Many parents are told their child has been “screened” at school and assume that dyslexia has been ruled out.

It has not.

Screening and evaluation serve very different purposes. Understanding that distinction is critical for families making decisions about next steps.


What Is a Dyslexia Screening?

A screening is:

  • Brief

  • Administered to many students

  • Designed to identify risk

  • Not diagnostic

In Oregon, schools conduct universal screening as part of early literacy requirements and MTSS systems. These screenings typically measure early indicators such as phonemic awareness, letter-sound knowledge, or oral reading fluency.

Screenings answer:

“Is there potential risk?”

They do not answer:

“Does this child have dyslexia?”

According to the National Center on Improving Literacy, screening tools are designed to identify students who may need further assessment — not to diagnose a specific learning disorder.

Screening is the first filter.
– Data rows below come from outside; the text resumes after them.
==> v19: inputs <==
==> flow/design.v <==
module lab1 #
(
	parameter WIDTHIN = 16,		 
	parameter WIDTHOUT = 32,	 
	parameter [WIDTHIN-1:0] A0 = 16'b01_00000000000000,  
	parameter [WIDTHIN-1:0] A1 = 16'b01_00000000000000,  
	parameter [WIDTHIN-1:0] A2 = 16'b00_10000000000000,  
	parameter [WIDTHIN-1:0] A3 = 16'b00_00101010101010,  
	parameter [WIDTHIN-1:0] A4 = 16'b00_00001010101010,  
	parameter [WIDTHIN-1:0] A5 = 16'b00_00000010001000   
)
(
	input clk,
	input reset,	
	input i_valid,
	input i_ready,
	output o_valid,
	output o_ready,
	input [WIDTHIN-1:0] i_x,
	output [WIDTHOUT-1:0] o_y
);
logic [WIDTHIN-1:0] x;	 
logic [WIDTHOUT-1:0] y_Q;	 
logic valid_Q1;		 
logic valid_Q2;		 
logic valid_Q3;
logic valid_Q4;
logic valid_Q5;
logic valid_Q6;
logic valid_Q7;
logic [WIDTHOUT-1:0] ans;	
logic enable;
logic [WIDTHOUT-1:0] m0_out;  
logic [31:0] m0_res; 
logic [WIDTHOUT-1:0] a0_out;  
logic [WIDTHOUT-1:0] m1_out;  
logic [47:0] m1_res;
logic [WIDTHOUT-1:0] a1_out;  
logic [WIDTHOUT-1:0] m2_out;  
logic [47:0] m2_res; 
logic [WIDTHOUT-1:0] a2_out;  
logic [WIDTHOUT-1:0] m3_out;  
logic [47:0] m3_res;
logic [WIDTHOUT-1:0] a3_out;  
logic [WIDTHOUT-1:0] m4_out;  
logic [47:0] m4_res;
logic [WIDTHOUT-1:0] a4_out;  
logic [WIDTHOUT-1:0] y_D;
logic [15:0] A5_reg;
logic [31:0] A4_reg;
logic [31:0] A3_reg;
logic [31:0] A2_reg;
logic [31:0] A1_reg;
logic [31:0] A0_reg;
logic [WIDTHIN-1:0] x1;
logic [WIDTHIN-1:0] x2;
logic [WIDTHIN-1:0] x3;
logic [WIDTHIN-1:0] x4;
logic [WIDTHOUT-1:0] F1;
logic [WIDTHOUT-1:0] F2;
logic [WIDTHOUT-1:0] F3;
logic [WIDTHOUT-1:0] F4;
always_comb begin
		m0_res = A5_reg * x;
		m0_out = {3'b000, m0_res [31:3]};
		a0_out = m0_out + A4_reg;
		m1_res = F4 * x4;
		m1_out = m1_res[45:14];
		a1_out = m1_out + A3_reg;
		m2_res = F3 * x3;
		m2_out = m2_res[45:14];
		a2_out = m2_out + A2_reg;
		m3_res = F2 * x2;
		m3_out = m3_res[45:14];
		a3_out = m3_out + A1_reg;
		m4_res = F1 * x1;
		m4_out = m4_res[45:14];
		a4_out = m4_out + A0_reg ;
		enable = i_ready;
end
always @(posedge clk) begin
if (enable) begin
		A5_reg <= A5;
		A4_reg <= {5'b00000, A4, 11'b00000000000};
   	F4 <= a0_out;
		x4 <= x;
		A3_reg <= {5'b00000, A3, 11'b00000000000};
		F3 <= a1_out;
		x3 <= x4;
		A2_reg <= {5'b00000, A2, 11'b00000000000};
		F2 <= a2_out;
		x2 <= x3;
		A1_reg <= {5'b00000, A1, 11'b00000000000};
   	F1 <= a3_out;
		x1 <= x2;
		A0_reg <= {5'b00000, A0, 11'b00000000000};
end		
end
always_ff @(posedge clk or posedge reset) begin
	if (reset) begin
		valid_Q1 <= 1'b0;
		valid_Q2 <= 1'b0;
		valid_Q3 <= 1'b0;
		valid_Q4 <= 1'b0;
		valid_Q5 <= 1'b0;
		valid_Q6 <= 1'b0;
		x <= 0;
		y_Q <= 0;
	end 
	else if (enable) begin
		valid_Q1 <= i_valid;
		valid_Q2 <= valid_Q1;
		valid_Q3 <= valid_Q2;
		valid_Q4 <= valid_Q3;
		valid_Q5 <= valid_Q4;
		valid_Q6 <= valid_Q5;
		x <= i_x;
		y_Q <= y_D;
	end
end
assign y_D = a4_out;
assign o_y = y_Q;
assign o_ready = i_ready;   		
assign o_valid = valid_Q6 & i_ready;	
endmodule
==> flow/run.sh <==
#!/bin/bash
# the make line also repeats each setting of config.mk as NAME=value (left out here)
make -C /OpenROAD-flow-scripts/flow DESIGN_CONFIG=/design/flow/config.mk WORK_HOME=/design/flow/orfs CLKGATE_MAP_FILE= finish
==> flow/config.mk <==
export PLATFORM = sky130hd
export DESIGN_NAME = lab1
export DESIGN_NICKNAME = lab1
export VERILOG_FILES = /design/flow/design.v
export SDC_FILE = /design/flow/constraint.sdc
export NUM_CORES = 4
export LEC_CHECK = 0
export CAP_MARGIN = 5
export CORE_MARGIN = 2
export CORE_UTILIZATION = 72
export CTS_CLUSTER_SIZE = 15
export SETUP_SLACK_MARGIN = 0.94
export SLEW_MARGIN = 20
export TNS_END_PERCENT = 95
==> flow/constraint.sdc <==
create_clock -name core_clock -period 7.11 [get_ports {clk}]
set_input_delay 1.4220 -clock core_clock [delete_from_list [all_inputs] [get_ports {clk}]]
set_output_delay 1.4220 -clock core_clock [all_outputs]
set_load 0.01 [all_outputs]
==> inputs of v35, as changes to v19 <==
CAP_MARGIN = 20   (was 5)
CTS_CLUSTER_DIAMETER = 213   (was default)
CTS_CLUSTER_SIZE = default   (was 15)
PLACE_DENSITY_LB_ADDON = 0.0   (was default)
SETUP_SLACK_MARGIN = 2.0   (was 0.94)
TNS_END_PERCENT = default   (was 95)
==> flow/constraint.sdc (replaced) <==
create_clock -name core_clock -period 6.92 [get_ports {clk}]
set_input_delay 1.3840 -clock core_clock [delete_from_list [all_inputs] [get_ports {clk}]]
set_output_delay 1.3840 -clock core_clock [all_outputs]
set_load 0.01 [all_outputs]
==> inputs of v3, as changes to v19 <==
CAP_MARGIN = 20   (was 5)
CELL_PAD_IN_SITES_DETAIL_PLACEMENT = 0   (was default)
CELL_PAD_IN_SITES_GLOBAL_PLACEMENT = 0   (was default)
CORE_MARGIN = 9   (was 2)
CORE_UTILIZATION = 50   (was 72)
CTS_CLUSTER_SIZE = 37   (was 15)
GPL_ROUTABILITY_DRIVEN = 1   (was default)
GPL_TIMING_DRIVEN = 0   (was default)
MAX_ROUTING_LAYER = met5   (was default)
MIN_ROUTING_LAYER = met2   (was default)
PLACE_DENSITY = 0.48   (was default)
SETUP_SLACK_MARGIN = default   (was 0.94)
TNS_END_PERCENT = default   (was 95)
==> flow/constraint.sdc (replaced) <==
create_clock -name core_clock -period 7.94 [get_ports {clk}]
set_input_delay 1.5880 -clock core_clock [delete_from_list [all_inputs] [get_ports {clk}]]
set_output_delay 1.5880 -clock core_clock [all_outputs]
set_load 0.01 [all_outputs]
==> impl_metrics.env <==
# source this file to load flow results
export IMPL_status="failed layout checks"
export IMPL_setup_ws_ns=-0.9719
export IMPL_placed_cell_area_um2=70520
export IMPL_min_from="valid_Q4"
export IMPL_dp_cells=8301
export IMPL_tightest_slew_ns=1.113
export IMPL_setup_viol=51
export IMPL_rsz0062_at_grt="yes"
export IMPL_violations="negative setup slack"
export IMPL_n_tap_cell=1165
That was v35.
==> impl_metrics.env <==
# source this file to load flow results
export IMPL_placed_cell_area_um2=66890
export IMPL_setup_ws_ns=0.1288
export IMPL_logic_area_um2=50900
export IMPL_min_from="x3[10]"
export IMPL_tightest_slew_ns=0.9878
export IMPL_status="timing/DRC/antenna clean"
export IMPL_n_tap_cell=1662
export IMPL_syn_nets=8869
export IMPL_dp_cells=8605
That was v3.
==> impl_metrics.env <==
# source this file to load flow results
export IMPL_status="failed layout checks"
export IMPL_violations="negative setup slack"
export IMPL_setup_ws_ns=-0.09515
export IMPL_tightest_slew_ns=0.9717
export IMPL_placed_cell_area_um2=68940
export IMPL_dp_cells=8148
export IMPL_min_from="valid_Q6"
export IMPL_setup_viol=12
That was v19.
It is not a final conclusion.


What Is a Dyslexia Evaluation?

A comprehensive dyslexia evaluation is fundamentally different.

It:

  • Is individually administered

  • Includes multiple standardized, norm-referenced measures

  • Assesses phonological processing, decoding, fluency, spelling, and comprehension

  • Examines written expression

  • Results in a detailed written report

  • Provides diagnostic conclusions

Comprehensive evaluations are guided by decades of reading research demonstrating that dyslexia is characterized by weaknesses in phonological processing and word-level decoding (Shaywitz, 2020; National Reading Panel, 2000).

Evaluations answer:

  • Why is reading difficult?

  • Which underlying skills are weak?

  • What type of intervention is required?

  • Does this meet criteria for dyslexia or Specific Learning Disorder under IDEA or DSM-5-TR?

The purpose of an evaluation is not just to assign a label. It is to create an instructional roadmap.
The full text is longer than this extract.